### Work order:
How do the lines below between the ones holding "met1: 442 / 0.0669 / 0.44" and "cells past startpoint", inclusive, read? Give them again exactly, with no other lines.

### Data to examine:
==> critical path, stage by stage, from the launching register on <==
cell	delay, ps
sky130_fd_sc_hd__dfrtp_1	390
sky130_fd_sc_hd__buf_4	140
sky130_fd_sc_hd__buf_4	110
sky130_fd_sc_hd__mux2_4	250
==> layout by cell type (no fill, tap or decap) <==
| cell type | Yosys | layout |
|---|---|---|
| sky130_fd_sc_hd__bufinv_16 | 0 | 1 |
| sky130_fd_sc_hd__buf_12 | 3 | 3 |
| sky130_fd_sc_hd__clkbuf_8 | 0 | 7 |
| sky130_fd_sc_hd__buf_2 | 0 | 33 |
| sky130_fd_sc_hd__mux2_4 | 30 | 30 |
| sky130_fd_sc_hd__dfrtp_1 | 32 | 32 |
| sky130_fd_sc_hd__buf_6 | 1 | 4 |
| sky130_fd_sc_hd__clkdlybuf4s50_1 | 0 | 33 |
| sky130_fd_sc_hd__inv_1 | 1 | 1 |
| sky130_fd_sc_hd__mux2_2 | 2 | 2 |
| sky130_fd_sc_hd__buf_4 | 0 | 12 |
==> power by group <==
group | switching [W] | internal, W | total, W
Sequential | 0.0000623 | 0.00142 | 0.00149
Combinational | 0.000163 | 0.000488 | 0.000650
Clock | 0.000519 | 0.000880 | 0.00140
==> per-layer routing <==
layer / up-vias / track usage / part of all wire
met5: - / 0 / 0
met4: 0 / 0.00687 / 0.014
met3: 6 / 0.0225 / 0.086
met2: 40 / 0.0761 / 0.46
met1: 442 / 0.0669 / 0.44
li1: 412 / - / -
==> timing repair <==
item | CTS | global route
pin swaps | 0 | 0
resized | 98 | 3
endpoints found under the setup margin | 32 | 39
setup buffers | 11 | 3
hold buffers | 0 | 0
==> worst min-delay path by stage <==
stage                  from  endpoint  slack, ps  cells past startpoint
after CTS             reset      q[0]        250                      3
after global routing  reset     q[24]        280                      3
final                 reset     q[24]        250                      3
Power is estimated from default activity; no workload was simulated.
<file path="./config.mk">
export PLATFORM = sky130hd
export DESIGN_NAME = flopenrc
export DESIGN_NICKNAME = flopenrc
export VERILOG_FILES = /design/flow/design.v
export SDC_FILE = /design/flow/constraint.sdc
export NUM_CORES = 4
export LEC_CHECK = 1
export CORE_AREA = 10 10 96 96
export DIE_AREA = 0 0 106 106
</file>
<file path="./constraint.sdc">
current_design flopenrc

set clk_period 1.0
set clk_io_pct 0.2

create_clock -name clk0 -period $clk_period [get_ports {clk}]

set non_clock_inputs [all_inputs -no_clocks]
set_input_delay [expr $clk_period * $clk_io_pct] -clock clk0 $non_clock_inputs
set_output_delay [expr $clk_period * $clk_io_pct] -clock clk0 [all_outputs]
</file>
<file path="./design.v">
module flopenrc #(parameter WIDTH = 32) (
  input  logic             clk,
  input  logic             reset,
  input  logic             clear,
  input  logic             en,
  input  logic [WIDTH-1:0] d,
  output logic [WIDTH-1:0] q
);
  always_ff @(posedge clk or posedge reset) begin
    if (reset)      q <= 0;
    else if (clear) q <= 0;
    else if (en)  q <= d;
  end
endmodule
</file>
<file path="./run.sh">
#!/bin/bash
# OpenROAD 26Q1-2900-gdf79404cd8, Yosys 0.63+post, stock flow scripts
make -C /OpenROAD-flow-scripts/flow DESIGN_CONFIG=/design/flow/config.mk WORK_HOME=/design/flow/orfs finish
</file>
==> flow_metrics.env <==
# source this file to load flow results
export IMPL_start_kind="flop"
export IMPL_synth_yosys_warnings=1
export IMPL_slew_headroom_pct=89.77
export IMPL_hold_buffers=0
export IMPL_finalSetupViolCount=0
export IMPL_fmax_ghz=1.014
export IMPL_clk_pin_slew_ps=70
export IMPL_finalClockSkew_ps=0
export IMPL_reg2reg_from="q[19]"
export IMPL_ios=68
export IMPL_worstMarginPinSlew_ps=149.1
export IMPL_area_delta_synth_final_pct=59.28
export IMPL_ys_flops=32
export IMPL_worst_r2r_path_depth=3
export IMPL_warnings=27
export IMPL_root_buffer="clkbuf_8"
export IMPL_ant_nets=0
export IMPL_p_sw_uw=663.7
export IMPL_top_register="q"
export IMPL_dr_pass1_iters=3
export IMPL_vdd_drop_max_mv=0.4204
export IMPL_p_leak_nw=1.105
export IMPL_die_x_um=106
export IMPL_endpoint="q[25]"
export IMPL_yosys_area_mm2=0.001328
export IMPL_worst_path_buf_inv=1
export IMPL_timing_final_crit_share_pct=98.57
export IMPL_cts_made_buffers=5
export IMPL_lay_top_cells="34 x clkdlybuf4s50_1, 33 x buf_2, 32 x mux2i_1, 32 x nor2_1, 32 x dfrtp_1"
export IMPL_via_count=1001
export IMPL_htreeDepth=2
export IMPL_grt_max_degree=33
export IMPL_area_leaders="dfrtp_1 60%, mux2i_1 24%, nor2_1 9.0%"
export IMPL_yosys_area_top_type_share_pct=60.32
export IMPL_coreArea_mm2=0.007214
export IMPL_pwr_share_seq_pct=45.9
export IMPL_use_met1_pct=7.832
export IMPL_grt_pass1_wl_mm=5.575
export IMPL_power_density_mw_per_mm2=1445
export IMPL_crit_cells=1
export IMPL_routedWlPerCell_um=12.35
export IMPL_crit_slowest_cell="dfrtp_1"
export IMPL_clock_path_buffers=2
export IMPL_syn_area_per_cell_um2=12.76
export IMPL_die_h_um=106
export IMPL_yosys_stat_cells=104
export IMPL_status="complete, no violations"
export IMPL_antenna_cells=0
export IMPL_yosysSeqAreaShare_pct=60.32
export IMPL_period_needed_ps=985.7
export IMPL_critPathArrivalTime_ps=790
export IMPL_clock_latency_ps=280
export IMPL_startpoint="q[25]"
export IMPL_fillCellCount=768
export IMPL_critPathKind="flop to output pin"
export IMPL_cap_viol_max_count=0
export IMPL_final_common_cell="clkdlybuf4s50_1"
export IMPL_finalPower_mw=3.055
export IMPL_row_count=31
export IMPL_reg_top3="q x32"
export IMPL_drt_iter0_drc=17
export IMPL_fin_util_pct=29.31
export IMPL_die_area_mm2=0.01124
export IMPL_grt_pass1_vias=1054
export IMPL_clockPowerShare_pct=39.6
export IMPL_rsz0062_at_grt="yes"
export IMPL_io_buffers=67
export IMPL_pwr_share_comb_pct=14.5
export IMPL_gp_congestion=0.6597
export IMPL_hp_class="input pin to async pin"
export IMPL_maxSlewViolCount=0
export IMPL_crit_family="flip-flops"
export IMPL_fp_util_pct=18.40
export IMPL_critical_path_required_ps=800
export IMPL_drc=0
export IMPL_path_max_fanout=2
export IMPL_hpwl_mm=2.633
export IMPL_grt_overflow_total=0
export IMPL_cts_sink_count=32
export IMPL_yosysTopAreaCell="dfrtp_1"
export IMPL_met3_usage_pct=2.508
export IMPL_max_stage_delay_ps=390
export IMPL_track_usage_pct=6.027
export IMPL_r2r_end="q[19]"
export IMPL_antenna_found_initial=0
export IMPL_routed_wl_mm=3.484
export IMPL_cts_tree="built"
export IMPL_critPathCaptureType="output pin"
export IMPL_vias_per_cell=3.550
export IMPL_grt_use_met2_pct=9.496
export IMPL_internal_power_mw=2.391
export IMPL_top_usage_layer="met2"
export IMPL_swShare_pct=21.72
export IMPL_layout_drive_gt1_share_pct=27.87
export IMPL_rrSetupSlack_ps=210
export IMPL_synth_cell_type_count=7
export IMPL_largest_reg_flops=32
export IMPL_path_cells="buf_2"
export IMPL_finalHoldViolCount=0
export IMPL_synthCells=104
export IMPL_post_synth_instance_area_mm2=0.001328
==> kinds of logic after synthesis <==
logic type | share of synthesized area [%]
AND/OR/NAND/NOR | 9.048
multiplexers | 24.13
flip-flops | 60.32
buffers and inverters | 6.503
==> tightest hold or removal path, cell delays in order <==
cell,delay [ps]
clkdlybuf4s50_1,390
inv_1,110
buf_12,170
==> per-stage QoR <==
stage          instance area [µm²]  cells  setup slack (ps)  hold slack, ps  TNS [ps]
2_1_floorplan                 1328    104             109.2           266.4         0
3_3_place_gp                  2122    268            -94.44           500.4     -3113
3_5_place_dp                  2122    268            -108.7           511.8     -3312
4_1_cts                       2069    276            -6.491           242.6    -15.62
5_1_grt                       2115    282            -37.33           237.4    -450.5
6_report                      2115    282             14.29           246.1         0
==> metal layers <==
metal,up-vias,wire (µm)
met5,-,0
met4,0,47
li1,493,-
met2,39,1577
met3,6,253
met1,463,1605
==> power groups by stage <==
stage | clock network (mW) | logic, mW | registers [mW]
4_1_cts | 1.26 | 0.439 | 1.40
5_1_grt | 1.33 | 0.495 | 1.41
6_report | 1.21 | 0.444 | 1.40
==> Yosys cell counts (all sizes together) <==
| cell | number |
|---|---|
| mux2i | 32 |
| nor2 | 32 |
| clkbuf | 3 |
| dfrtp | 32 |
| inv | 1 |
| buf | 4 |
==> worst min-delay path by stage <==
stage,end,slack (ps),depth (start not counted)
4_1_cts,q[7],240,3
5_1_grt,q[10],240,3
6_report,q[7],250,3
==> cell type report <==
class                      count  area, µm²  area share, %
clock buffer                   6      72.57          3.432
clock inverter                 2      35.03          1.657
inverter                       1      3.754         0.1775
multi-input combinational     64      440.4          20.83
sequential                    32      800.8          37.87
tap                           99      123.9          5.858
timing repair buffer          78      638.1          30.18
==> what timing repair did <==
action                     4_1_cts  5_1_grt
setup endpoints to repair       32       29
gates resized                   96        0
buffers inserted                 0        6
Power is estimated from default activity; no workload was simulated.
### flow/config.mk
export PLATFORM = sky130hd
export DESIGN_NAME = VALU_Block
export DESIGN_NICKNAME = VALU_Block
export VERILOG_FILES = /design/flow/design.v
export SDC_FILE = /design/flow/constraint.sdc
export NUM_CORES = 4
export LEC_CHECK = 1
export CORE_UTILIZATION = 40
### flow/constraint.sdc
current_design VALU_Block

set clk_period 28.4
set clk_io_pct 0.2

create_clock -name clk0 -period $clk_period

set non_clock_inputs [all_inputs -no_clocks]
set_input_delay [expr $clk_period * $clk_io_pct] -clock clk0 $non_clock_inputs
set_output_delay [expr $clk_period * $clk_io_pct] -clock clk0 [all_outputs]
### /design/flow/design.v
`timescale 1ns / 1ps
module Instruction_Memory(clk,reset,PC,Instruction_Code);
input [31:0] PC;
input reset,clk;
output [31:0] Instruction_Code;
reg [7:0]rom[100:0];
assign Instruction_Code={rom[PC+3],rom[PC+2],rom[PC+1],rom[PC]};
always @(posedge clk) begin
    if (reset) begin 
    {rom[3], rom[2], rom[1], rom[0] }=32'b0000001_00000_00001_000_00001_1111111; 
    {rom[7], rom[6], rom[5], rom[4] }=32'b0000001_00000_00010_000_00010_1111111; 
    {rom[11],rom[10],rom[9], rom[8] }=32'b0000000_00010_00001_000_00011_1111111; 
    {rom[15],rom[14],rom[13],rom[12]}=32'b0100000_00010_00001_000_00100_1111111; 
    {rom[19],rom[18],rom[17],rom[16]}=32'b1100000_00010_00001_000_00101_1111111; 
    end
end
endmodule
### /design/flow/run.sh
#!/bin/bash
# OpenROAD 26Q1-2900-gdf79404cd8, Yosys 0.63+post, stock flow scripts
make -C /OpenROAD-flow-scripts/flow DESIGN_CONFIG=/design/flow/config.mk WORK_HOME=/design/flow/orfs finish
### /design/flow/config.mk
export PLATFORM = sky130hd
export DESIGN_NAME = Instruction_Memory
export DESIGN_NICKNAME = Instruction_Memory
export VERILOG_FILES = /design/flow/design.v
export SDC_FILE = /design/flow/constraint.sdc
export NUM_CORES = 4
export LEC_CHECK = 1
export CORE_AREA = 10 10 70 70
export DIE_AREA = 0 0 80 80
### /design/flow/constraint.sdc
current_design Instruction_Memory

set clk_period 3.1
set clk_io_pct 0.2

create_clock -name clk0 -period $clk_period [get_ports {clk}]

set non_clock_inputs [all_inputs -no_clocks]
set_input_delay [expr $clk_period * $clk_io_pct] -clock clk0 $non_clock_inputs
set_output_delay [expr $clk_period * $clk_io_pct] -clock clk0 [all_outputs]
==> results.yml <==
# synthesis and place-and-route metrics
detailed_routing:
  wire_per_inst_um: 16.36
  drcViolationCount: 0
  first_iter_violations: 175
  viasPerCell: 5.662
  n_antenna_cell: 0
  wirelength_um: 6103
  ant_nets: 0
  vias: 2112
  dr.pass1.iters: 4
finish:
  final_util_pct: 79.96
  final_cells: 373
  fill_cells: 225
  area_delta_synth_final_pct: 95.78
  ff_latch_area_sq_um: 0
  clkbuf_count: 0
  drive_gt1_share_pct: 47.71
  ff_count: 0
logic_synthesis:
  synth.most_common_cell: "nand2_1"
  synth_seq_share_pct: 0
  syn_inst: 222
  yosys.cell_types.count: 59
  top_area_cell: "a21oi_1"
  top_cells_by_area: "a21oi_1 7.2%, o21ai_0 7.2%, nand2_1 6.2%"
  syn_avg_cell_area_sq_um: 6.284
  synth_top_area_share_pct: 7.175
  synth_area_sq_um: 1395
  top_cells_by_count: "23 x nand2_1, 20 x a21oi_1, 20 x o21ai_0"
  yosysChipArea_sq_um: 1395
  yosysWarnings: 650
  yosysCellCount: 222
run:
  max-cap-violations: 0
  warning_count: 57
sta:
  fmax_mhz: 322.8
  finalCritPeriodShare_pct: 99.92
  finalCriticalPeriod_ps: 3097
  slew_headroom_pct: 74.57
  slew_violations: 0
  timing.hold.ws_ps: 1869
  worstMarginPinSlew_ps: 379.5
  rsz0062_at_grt: "yes"
  finalHoldViolCount: 0
  setup_violations: 0
status:
  status: "complete, no violations"
global_routing:
  grt_use_total_pct: 16.72
  grt_pass1_vias: 1915
  grt_max_degree: 21
  grt_overflow_total: 0
  grt_pass1_wl_um: 9170
  grt_antenna_before_repair: 0
setup_path:
  critPathArrivalTime_ps: 2480
  required_ps: 2480
  path_class: "in2out"
  critPathLaunchType: "input port"
  critPathMaxFanout: 7
  endpoint_kind: "primary output"
floorplan:
  coreArea_sq_um: 3416
  dieHeight_um: 80
  die-area_sq_um: 6400
  num_rows: 21
  dieWidth_um: 80
  initial_core_util_pct: 40.84
  ios: 66
power_and_ir_drop:
  power.density_nw_per_um2: 140.3
  max-vdd-ir-drop_mv: 0.1168
  p_leak_nw: 1.186
  p_seq_share_pct: 0
  switching_share_pct: 48.01
  internal-power_mw: 0.1992
  p_clk_share_pct: 0
  p_comb_share_pct: 100.0
  p_sw_mw: 0.1840
place:
  port-buffer-count: 39
  place_inst: 356
  dp_hpwl_um: 4143
  gp_congestion: 0.9289
worst_hold_path:
  hold_path_class: "in2out"
cts:
  postCtsHoldBufs: 0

### Final answer:
met1: 442 / 0.0669 / 0.44
li1: 412 / - / -
==> timing repair <==
item | CTS | global route
pin swaps | 0 | 0
resized | 98 | 3
endpoints found under the setup margin | 32 | 39
setup buffers | 11 | 3
hold buffers | 0 | 0
==> worst min-delay path by stage <==
stage                  from  endpoint  slack, ps  cells past startpoint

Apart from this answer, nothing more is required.